* Task requirements:
Each line that contains the word "funct" is to be copied from the records below.

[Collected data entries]
- Opening Delimiter -
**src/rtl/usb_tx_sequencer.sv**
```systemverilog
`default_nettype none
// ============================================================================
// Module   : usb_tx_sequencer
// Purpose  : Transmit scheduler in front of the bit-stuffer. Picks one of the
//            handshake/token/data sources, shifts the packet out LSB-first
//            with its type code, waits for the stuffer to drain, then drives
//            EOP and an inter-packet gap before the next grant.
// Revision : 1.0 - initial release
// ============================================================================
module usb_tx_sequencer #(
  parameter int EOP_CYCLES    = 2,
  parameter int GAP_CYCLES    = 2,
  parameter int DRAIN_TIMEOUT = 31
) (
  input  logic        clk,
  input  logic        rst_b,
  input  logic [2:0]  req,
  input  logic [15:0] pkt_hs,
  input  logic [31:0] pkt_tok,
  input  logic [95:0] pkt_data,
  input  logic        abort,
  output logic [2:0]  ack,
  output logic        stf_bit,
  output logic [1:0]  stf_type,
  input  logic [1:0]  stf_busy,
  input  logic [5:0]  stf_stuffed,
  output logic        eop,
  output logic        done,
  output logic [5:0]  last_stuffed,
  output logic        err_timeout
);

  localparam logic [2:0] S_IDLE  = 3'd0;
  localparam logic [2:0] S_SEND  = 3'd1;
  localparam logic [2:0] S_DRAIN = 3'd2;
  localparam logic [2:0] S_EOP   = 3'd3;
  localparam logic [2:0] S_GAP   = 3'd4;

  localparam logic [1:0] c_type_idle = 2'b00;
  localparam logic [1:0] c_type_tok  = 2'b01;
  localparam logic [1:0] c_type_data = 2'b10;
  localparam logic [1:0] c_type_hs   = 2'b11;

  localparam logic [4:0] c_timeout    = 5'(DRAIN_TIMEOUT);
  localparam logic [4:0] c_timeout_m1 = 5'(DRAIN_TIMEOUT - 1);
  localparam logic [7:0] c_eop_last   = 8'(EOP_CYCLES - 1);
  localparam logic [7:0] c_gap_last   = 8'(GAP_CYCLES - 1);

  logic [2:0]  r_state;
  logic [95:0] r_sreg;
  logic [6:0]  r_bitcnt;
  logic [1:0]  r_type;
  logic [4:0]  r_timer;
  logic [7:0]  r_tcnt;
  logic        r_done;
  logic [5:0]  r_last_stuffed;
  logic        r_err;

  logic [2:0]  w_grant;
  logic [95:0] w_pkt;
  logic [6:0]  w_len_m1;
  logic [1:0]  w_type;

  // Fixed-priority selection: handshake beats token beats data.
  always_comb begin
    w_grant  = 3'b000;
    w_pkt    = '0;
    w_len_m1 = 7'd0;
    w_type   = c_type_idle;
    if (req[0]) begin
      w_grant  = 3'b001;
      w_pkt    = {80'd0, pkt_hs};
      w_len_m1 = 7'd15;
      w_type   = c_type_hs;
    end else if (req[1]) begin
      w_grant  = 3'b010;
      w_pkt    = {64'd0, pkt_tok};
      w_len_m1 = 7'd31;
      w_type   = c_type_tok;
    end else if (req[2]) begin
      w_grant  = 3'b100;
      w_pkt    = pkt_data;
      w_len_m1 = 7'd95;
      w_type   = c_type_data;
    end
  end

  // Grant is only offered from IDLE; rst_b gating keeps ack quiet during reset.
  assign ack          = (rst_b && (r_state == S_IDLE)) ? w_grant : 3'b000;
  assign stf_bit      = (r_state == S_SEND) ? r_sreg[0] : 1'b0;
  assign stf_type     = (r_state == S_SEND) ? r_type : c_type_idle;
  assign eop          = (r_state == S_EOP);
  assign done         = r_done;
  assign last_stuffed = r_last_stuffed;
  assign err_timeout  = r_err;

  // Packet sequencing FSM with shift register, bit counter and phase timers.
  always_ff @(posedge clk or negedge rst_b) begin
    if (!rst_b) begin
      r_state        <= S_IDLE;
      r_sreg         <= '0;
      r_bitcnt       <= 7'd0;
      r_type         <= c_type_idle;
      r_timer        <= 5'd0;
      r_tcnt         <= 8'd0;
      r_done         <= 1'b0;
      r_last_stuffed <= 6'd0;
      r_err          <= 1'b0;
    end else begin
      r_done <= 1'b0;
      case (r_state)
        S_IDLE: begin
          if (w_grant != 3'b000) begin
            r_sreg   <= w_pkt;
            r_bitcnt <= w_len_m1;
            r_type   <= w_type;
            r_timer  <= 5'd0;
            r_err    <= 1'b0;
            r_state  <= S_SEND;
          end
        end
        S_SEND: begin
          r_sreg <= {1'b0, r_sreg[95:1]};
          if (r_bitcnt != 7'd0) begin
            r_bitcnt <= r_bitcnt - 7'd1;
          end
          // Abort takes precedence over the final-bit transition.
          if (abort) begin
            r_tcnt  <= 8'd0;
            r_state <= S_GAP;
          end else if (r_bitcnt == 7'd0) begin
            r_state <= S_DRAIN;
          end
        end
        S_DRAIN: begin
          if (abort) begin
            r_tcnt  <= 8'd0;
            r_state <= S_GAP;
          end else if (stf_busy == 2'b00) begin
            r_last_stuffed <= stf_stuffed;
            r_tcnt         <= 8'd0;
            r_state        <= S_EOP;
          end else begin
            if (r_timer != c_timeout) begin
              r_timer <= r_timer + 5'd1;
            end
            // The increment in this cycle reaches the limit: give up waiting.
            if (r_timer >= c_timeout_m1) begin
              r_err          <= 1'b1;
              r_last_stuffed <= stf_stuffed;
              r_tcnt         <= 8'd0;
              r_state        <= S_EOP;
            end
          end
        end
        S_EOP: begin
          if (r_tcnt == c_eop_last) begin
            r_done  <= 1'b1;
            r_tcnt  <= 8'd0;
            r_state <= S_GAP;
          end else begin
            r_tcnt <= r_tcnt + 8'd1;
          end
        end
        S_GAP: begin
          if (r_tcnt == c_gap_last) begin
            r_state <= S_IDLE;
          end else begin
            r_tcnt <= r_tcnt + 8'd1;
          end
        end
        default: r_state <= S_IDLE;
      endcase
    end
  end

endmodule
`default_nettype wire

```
- Closing Delimiter -
- Opening Delimiter -
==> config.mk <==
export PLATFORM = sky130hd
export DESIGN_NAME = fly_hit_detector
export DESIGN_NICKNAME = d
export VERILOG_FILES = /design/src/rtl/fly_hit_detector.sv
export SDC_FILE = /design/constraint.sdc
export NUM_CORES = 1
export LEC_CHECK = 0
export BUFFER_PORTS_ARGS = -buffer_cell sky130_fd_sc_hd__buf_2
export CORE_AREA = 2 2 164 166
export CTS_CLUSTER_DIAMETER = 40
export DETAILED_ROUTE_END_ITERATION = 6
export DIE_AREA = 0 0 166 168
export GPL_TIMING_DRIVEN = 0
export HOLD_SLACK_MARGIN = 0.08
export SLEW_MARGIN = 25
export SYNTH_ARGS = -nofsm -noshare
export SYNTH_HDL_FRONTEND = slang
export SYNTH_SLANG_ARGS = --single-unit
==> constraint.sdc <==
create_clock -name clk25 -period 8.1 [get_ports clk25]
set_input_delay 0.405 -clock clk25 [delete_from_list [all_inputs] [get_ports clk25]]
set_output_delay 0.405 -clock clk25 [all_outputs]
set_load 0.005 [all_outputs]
- Closing Delimiter -
- Opening Delimiter -
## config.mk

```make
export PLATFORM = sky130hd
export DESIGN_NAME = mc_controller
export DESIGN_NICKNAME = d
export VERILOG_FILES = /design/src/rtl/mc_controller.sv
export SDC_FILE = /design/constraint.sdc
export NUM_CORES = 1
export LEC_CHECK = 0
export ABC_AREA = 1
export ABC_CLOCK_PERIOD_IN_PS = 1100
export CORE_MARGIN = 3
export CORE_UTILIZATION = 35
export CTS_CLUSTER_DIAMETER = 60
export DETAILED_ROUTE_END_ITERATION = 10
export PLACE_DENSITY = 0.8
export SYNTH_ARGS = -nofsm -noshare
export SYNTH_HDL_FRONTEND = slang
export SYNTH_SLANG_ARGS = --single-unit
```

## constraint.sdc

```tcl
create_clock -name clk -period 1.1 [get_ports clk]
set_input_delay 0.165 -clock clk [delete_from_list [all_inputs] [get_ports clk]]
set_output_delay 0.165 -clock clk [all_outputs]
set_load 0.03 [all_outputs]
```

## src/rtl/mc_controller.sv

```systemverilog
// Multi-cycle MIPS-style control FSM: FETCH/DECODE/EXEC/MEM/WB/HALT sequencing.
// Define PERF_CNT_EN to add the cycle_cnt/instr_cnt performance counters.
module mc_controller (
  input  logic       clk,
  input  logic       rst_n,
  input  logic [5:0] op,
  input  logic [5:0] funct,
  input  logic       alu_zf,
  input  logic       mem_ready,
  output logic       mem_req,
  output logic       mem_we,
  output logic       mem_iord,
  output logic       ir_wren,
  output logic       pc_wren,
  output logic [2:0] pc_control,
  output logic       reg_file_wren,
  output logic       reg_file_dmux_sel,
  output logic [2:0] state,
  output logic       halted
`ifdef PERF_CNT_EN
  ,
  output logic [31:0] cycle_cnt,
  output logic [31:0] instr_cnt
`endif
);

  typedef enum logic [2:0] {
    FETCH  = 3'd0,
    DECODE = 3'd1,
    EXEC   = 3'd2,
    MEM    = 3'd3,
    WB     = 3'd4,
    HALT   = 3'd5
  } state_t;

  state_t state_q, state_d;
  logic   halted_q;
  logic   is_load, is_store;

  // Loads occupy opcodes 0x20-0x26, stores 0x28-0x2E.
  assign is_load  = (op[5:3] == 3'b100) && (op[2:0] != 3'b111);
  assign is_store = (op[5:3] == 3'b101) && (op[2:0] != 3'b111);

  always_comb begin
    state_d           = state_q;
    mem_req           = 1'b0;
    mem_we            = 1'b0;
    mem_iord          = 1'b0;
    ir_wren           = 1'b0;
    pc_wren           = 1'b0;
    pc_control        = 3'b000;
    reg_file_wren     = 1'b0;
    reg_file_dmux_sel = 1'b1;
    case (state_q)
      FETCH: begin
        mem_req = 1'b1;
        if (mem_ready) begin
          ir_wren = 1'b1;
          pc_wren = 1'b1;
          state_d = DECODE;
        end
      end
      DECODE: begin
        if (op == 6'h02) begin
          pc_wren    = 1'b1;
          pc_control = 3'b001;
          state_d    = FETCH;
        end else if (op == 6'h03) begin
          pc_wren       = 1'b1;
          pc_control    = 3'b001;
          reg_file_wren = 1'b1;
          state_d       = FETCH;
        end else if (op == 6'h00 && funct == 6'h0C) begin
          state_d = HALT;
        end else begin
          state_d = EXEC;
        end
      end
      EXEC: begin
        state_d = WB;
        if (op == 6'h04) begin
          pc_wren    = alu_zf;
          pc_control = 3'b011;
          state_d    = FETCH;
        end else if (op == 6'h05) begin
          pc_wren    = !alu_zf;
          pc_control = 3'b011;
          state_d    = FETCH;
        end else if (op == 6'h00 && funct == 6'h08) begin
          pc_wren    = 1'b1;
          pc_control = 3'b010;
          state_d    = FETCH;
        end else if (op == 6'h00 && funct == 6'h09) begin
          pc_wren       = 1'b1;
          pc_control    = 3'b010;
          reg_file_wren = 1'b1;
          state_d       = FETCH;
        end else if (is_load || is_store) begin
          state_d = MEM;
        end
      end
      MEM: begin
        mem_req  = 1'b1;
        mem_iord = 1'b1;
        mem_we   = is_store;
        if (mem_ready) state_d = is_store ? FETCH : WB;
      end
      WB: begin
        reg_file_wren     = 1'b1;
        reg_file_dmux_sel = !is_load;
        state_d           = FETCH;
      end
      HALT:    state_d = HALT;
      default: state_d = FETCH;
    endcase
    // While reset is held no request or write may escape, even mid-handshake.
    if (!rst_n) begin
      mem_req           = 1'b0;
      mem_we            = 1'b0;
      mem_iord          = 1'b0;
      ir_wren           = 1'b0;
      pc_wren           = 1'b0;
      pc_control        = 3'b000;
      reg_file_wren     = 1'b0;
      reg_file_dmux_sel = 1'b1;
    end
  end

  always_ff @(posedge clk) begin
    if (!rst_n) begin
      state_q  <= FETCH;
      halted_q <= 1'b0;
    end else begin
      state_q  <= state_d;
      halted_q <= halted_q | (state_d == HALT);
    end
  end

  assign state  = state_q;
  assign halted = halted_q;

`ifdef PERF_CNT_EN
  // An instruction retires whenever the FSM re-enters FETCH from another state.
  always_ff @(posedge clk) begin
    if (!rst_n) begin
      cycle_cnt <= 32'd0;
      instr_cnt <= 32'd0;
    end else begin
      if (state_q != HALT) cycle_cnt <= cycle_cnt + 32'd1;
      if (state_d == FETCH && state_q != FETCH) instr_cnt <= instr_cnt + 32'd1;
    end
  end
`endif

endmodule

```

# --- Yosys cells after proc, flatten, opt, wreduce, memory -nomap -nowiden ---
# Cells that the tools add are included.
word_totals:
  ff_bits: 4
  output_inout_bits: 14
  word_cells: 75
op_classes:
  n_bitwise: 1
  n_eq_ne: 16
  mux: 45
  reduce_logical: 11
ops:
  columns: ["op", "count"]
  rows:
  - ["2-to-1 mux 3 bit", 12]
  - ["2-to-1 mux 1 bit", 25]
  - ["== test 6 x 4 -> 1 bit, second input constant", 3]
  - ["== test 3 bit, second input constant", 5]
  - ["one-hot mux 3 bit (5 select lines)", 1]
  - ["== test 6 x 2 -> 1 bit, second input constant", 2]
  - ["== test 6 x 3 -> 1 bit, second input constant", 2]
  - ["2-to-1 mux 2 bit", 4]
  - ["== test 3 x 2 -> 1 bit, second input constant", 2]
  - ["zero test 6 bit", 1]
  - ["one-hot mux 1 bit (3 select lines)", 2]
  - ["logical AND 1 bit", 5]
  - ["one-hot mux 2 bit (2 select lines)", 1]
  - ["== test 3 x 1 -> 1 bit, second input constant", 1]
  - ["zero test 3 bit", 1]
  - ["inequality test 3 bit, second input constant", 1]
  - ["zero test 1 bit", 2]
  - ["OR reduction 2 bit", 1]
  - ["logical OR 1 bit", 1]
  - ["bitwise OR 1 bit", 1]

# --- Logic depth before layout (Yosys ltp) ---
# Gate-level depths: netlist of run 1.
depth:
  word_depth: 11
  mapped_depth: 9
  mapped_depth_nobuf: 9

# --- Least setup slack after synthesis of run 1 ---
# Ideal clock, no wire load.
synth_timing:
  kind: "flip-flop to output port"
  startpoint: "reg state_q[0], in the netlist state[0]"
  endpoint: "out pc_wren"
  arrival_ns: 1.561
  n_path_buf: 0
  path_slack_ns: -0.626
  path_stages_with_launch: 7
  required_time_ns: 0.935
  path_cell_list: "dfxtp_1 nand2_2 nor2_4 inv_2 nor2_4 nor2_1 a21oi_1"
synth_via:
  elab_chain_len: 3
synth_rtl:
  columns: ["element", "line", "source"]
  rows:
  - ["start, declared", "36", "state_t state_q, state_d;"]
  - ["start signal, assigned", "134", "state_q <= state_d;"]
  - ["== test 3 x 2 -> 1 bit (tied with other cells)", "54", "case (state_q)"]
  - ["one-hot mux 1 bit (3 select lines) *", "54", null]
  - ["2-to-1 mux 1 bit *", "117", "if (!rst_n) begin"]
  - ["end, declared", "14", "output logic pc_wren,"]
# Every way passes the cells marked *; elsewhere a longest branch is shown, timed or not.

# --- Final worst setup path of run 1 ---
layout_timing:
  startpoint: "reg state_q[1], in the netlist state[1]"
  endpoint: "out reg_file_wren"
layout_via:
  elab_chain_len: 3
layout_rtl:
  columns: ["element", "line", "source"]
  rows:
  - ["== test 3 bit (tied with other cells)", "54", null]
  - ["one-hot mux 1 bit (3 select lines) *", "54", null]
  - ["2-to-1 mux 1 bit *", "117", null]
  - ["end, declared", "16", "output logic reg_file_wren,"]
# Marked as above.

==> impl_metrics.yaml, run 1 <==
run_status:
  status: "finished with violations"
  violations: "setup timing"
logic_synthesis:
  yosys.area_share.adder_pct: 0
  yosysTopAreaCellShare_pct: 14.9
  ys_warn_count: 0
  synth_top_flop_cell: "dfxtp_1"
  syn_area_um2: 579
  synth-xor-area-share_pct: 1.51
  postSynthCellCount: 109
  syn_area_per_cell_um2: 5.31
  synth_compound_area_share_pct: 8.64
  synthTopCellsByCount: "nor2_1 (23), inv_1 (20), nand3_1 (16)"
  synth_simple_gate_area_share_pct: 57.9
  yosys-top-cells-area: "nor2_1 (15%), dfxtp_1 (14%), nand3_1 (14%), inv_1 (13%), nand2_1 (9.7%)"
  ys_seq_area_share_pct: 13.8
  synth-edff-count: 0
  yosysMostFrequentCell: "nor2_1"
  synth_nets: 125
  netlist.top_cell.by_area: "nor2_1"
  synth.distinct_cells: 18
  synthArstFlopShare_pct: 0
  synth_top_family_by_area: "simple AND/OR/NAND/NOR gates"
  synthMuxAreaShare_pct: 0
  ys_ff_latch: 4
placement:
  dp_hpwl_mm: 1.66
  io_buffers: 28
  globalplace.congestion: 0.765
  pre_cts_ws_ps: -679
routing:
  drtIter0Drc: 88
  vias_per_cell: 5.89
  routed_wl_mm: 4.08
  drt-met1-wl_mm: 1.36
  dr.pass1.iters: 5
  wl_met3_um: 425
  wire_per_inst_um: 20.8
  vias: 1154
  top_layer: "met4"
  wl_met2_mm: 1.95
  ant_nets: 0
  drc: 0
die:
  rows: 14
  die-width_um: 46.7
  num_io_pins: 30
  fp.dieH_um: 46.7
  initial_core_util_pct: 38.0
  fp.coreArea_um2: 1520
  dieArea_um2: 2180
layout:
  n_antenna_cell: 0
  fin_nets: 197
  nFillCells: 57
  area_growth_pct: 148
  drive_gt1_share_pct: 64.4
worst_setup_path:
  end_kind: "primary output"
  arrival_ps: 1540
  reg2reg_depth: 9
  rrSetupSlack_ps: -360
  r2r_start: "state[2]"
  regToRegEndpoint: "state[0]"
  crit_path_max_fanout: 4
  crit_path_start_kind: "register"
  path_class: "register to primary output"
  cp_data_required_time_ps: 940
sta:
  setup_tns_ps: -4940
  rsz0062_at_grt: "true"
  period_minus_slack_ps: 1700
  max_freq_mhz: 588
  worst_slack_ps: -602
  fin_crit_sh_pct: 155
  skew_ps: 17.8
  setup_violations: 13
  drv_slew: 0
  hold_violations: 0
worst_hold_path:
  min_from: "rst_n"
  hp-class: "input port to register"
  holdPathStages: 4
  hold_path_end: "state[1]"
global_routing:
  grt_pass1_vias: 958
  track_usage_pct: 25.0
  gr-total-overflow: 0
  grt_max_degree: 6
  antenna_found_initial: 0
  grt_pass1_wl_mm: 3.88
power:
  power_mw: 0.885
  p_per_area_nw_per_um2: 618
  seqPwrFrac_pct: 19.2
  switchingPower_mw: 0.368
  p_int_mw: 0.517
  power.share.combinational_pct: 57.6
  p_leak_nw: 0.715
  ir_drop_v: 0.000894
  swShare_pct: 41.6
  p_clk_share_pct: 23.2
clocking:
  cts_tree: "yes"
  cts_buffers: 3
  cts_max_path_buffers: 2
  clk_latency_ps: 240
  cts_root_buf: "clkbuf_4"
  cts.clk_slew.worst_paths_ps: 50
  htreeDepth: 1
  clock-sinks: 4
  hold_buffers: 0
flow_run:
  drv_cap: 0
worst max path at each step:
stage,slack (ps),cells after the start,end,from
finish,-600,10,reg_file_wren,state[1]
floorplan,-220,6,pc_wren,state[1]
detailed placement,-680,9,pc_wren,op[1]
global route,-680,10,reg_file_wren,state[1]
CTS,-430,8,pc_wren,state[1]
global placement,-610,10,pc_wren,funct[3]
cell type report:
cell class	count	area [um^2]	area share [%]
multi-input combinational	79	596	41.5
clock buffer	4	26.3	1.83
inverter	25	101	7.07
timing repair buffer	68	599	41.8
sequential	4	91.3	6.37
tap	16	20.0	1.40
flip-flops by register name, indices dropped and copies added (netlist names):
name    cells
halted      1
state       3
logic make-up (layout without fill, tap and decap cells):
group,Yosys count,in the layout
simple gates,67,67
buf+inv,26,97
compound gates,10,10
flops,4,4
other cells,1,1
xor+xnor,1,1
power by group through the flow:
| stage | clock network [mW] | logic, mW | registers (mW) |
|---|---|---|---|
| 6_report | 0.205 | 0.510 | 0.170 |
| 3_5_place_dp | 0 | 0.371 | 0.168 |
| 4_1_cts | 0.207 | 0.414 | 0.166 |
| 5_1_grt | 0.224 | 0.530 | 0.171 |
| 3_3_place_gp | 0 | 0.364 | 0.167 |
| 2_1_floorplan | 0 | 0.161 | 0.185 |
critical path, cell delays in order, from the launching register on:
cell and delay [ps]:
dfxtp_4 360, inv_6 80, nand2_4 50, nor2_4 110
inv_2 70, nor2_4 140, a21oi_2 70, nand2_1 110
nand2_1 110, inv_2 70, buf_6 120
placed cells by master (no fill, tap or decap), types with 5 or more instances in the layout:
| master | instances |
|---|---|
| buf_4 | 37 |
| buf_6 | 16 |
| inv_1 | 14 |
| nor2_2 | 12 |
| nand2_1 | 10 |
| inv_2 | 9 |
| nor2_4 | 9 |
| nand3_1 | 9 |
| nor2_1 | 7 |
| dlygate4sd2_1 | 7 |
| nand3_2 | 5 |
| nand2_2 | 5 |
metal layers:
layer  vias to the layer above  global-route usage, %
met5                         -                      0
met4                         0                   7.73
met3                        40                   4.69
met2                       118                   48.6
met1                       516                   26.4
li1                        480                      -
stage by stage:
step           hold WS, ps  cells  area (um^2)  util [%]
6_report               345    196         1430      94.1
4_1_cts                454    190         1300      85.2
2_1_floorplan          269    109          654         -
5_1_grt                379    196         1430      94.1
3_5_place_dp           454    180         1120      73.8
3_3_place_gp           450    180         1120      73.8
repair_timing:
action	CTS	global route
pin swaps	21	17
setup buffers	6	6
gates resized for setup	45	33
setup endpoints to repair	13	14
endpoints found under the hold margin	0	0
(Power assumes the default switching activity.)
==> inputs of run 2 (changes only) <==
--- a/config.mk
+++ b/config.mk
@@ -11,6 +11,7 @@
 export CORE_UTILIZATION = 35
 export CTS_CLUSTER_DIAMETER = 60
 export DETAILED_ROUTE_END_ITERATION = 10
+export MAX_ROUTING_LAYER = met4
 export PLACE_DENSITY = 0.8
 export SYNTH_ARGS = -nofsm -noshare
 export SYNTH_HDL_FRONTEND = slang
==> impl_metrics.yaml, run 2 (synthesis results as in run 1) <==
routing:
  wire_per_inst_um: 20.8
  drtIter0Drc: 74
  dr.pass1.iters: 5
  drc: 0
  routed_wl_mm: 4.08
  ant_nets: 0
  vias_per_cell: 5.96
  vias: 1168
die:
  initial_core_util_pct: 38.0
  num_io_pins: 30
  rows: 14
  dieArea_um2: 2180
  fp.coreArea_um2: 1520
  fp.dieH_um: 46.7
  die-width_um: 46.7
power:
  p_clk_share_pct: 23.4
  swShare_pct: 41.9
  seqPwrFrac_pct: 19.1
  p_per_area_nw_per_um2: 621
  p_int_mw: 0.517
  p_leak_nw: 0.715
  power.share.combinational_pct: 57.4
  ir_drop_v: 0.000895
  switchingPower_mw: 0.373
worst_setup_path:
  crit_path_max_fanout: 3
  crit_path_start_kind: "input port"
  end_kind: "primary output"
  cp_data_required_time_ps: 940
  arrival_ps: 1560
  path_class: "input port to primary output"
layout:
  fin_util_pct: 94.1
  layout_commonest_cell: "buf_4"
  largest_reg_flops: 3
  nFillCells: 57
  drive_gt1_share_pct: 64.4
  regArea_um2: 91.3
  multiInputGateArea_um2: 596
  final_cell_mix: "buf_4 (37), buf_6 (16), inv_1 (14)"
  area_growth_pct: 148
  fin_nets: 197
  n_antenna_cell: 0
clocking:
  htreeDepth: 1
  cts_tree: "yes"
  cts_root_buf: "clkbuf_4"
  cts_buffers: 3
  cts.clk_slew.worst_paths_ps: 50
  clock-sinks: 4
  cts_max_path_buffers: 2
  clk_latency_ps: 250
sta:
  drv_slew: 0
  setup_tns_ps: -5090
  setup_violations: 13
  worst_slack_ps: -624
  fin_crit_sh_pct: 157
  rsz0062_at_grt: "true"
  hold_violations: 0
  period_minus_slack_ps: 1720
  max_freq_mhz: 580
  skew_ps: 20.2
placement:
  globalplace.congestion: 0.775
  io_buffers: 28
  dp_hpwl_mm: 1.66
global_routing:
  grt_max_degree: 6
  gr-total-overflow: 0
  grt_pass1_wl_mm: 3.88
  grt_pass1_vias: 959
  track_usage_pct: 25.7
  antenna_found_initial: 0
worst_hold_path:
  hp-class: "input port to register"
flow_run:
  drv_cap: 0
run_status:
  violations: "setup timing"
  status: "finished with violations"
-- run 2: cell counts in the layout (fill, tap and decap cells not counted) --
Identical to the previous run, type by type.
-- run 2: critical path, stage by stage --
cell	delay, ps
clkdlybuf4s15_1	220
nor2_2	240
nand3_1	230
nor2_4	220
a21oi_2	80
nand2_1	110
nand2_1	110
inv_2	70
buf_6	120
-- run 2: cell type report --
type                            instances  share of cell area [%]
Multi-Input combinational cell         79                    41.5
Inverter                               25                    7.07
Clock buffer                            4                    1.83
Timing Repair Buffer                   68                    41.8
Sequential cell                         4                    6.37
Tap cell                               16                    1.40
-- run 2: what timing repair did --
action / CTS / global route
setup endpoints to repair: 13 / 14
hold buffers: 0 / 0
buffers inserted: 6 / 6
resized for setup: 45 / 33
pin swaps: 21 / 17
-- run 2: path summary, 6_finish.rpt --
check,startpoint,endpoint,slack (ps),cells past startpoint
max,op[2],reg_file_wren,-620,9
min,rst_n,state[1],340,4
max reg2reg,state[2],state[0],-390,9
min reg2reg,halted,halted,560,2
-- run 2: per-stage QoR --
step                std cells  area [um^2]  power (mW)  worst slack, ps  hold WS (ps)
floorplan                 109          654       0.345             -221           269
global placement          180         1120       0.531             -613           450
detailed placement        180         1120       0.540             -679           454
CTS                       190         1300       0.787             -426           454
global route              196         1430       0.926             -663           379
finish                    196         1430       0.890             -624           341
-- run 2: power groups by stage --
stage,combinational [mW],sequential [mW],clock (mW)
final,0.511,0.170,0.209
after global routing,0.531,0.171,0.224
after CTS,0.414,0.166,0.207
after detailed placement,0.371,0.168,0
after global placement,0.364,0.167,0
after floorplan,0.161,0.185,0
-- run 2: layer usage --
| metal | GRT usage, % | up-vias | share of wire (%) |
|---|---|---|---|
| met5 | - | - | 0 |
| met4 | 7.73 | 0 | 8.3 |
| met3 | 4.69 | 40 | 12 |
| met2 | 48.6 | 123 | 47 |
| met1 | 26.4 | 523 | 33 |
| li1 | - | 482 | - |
- Closing Delimiter -
* Expected answer:
  input  logic [5:0] funct,
        end else if (op == 6'h00 && funct == 6'h0C) begin
        end else if (op == 6'h00 && funct == 6'h08) begin
        end else if (op == 6'h00 && funct == 6'h09) begin
global placement,-610,10,pc_wren,funct[3]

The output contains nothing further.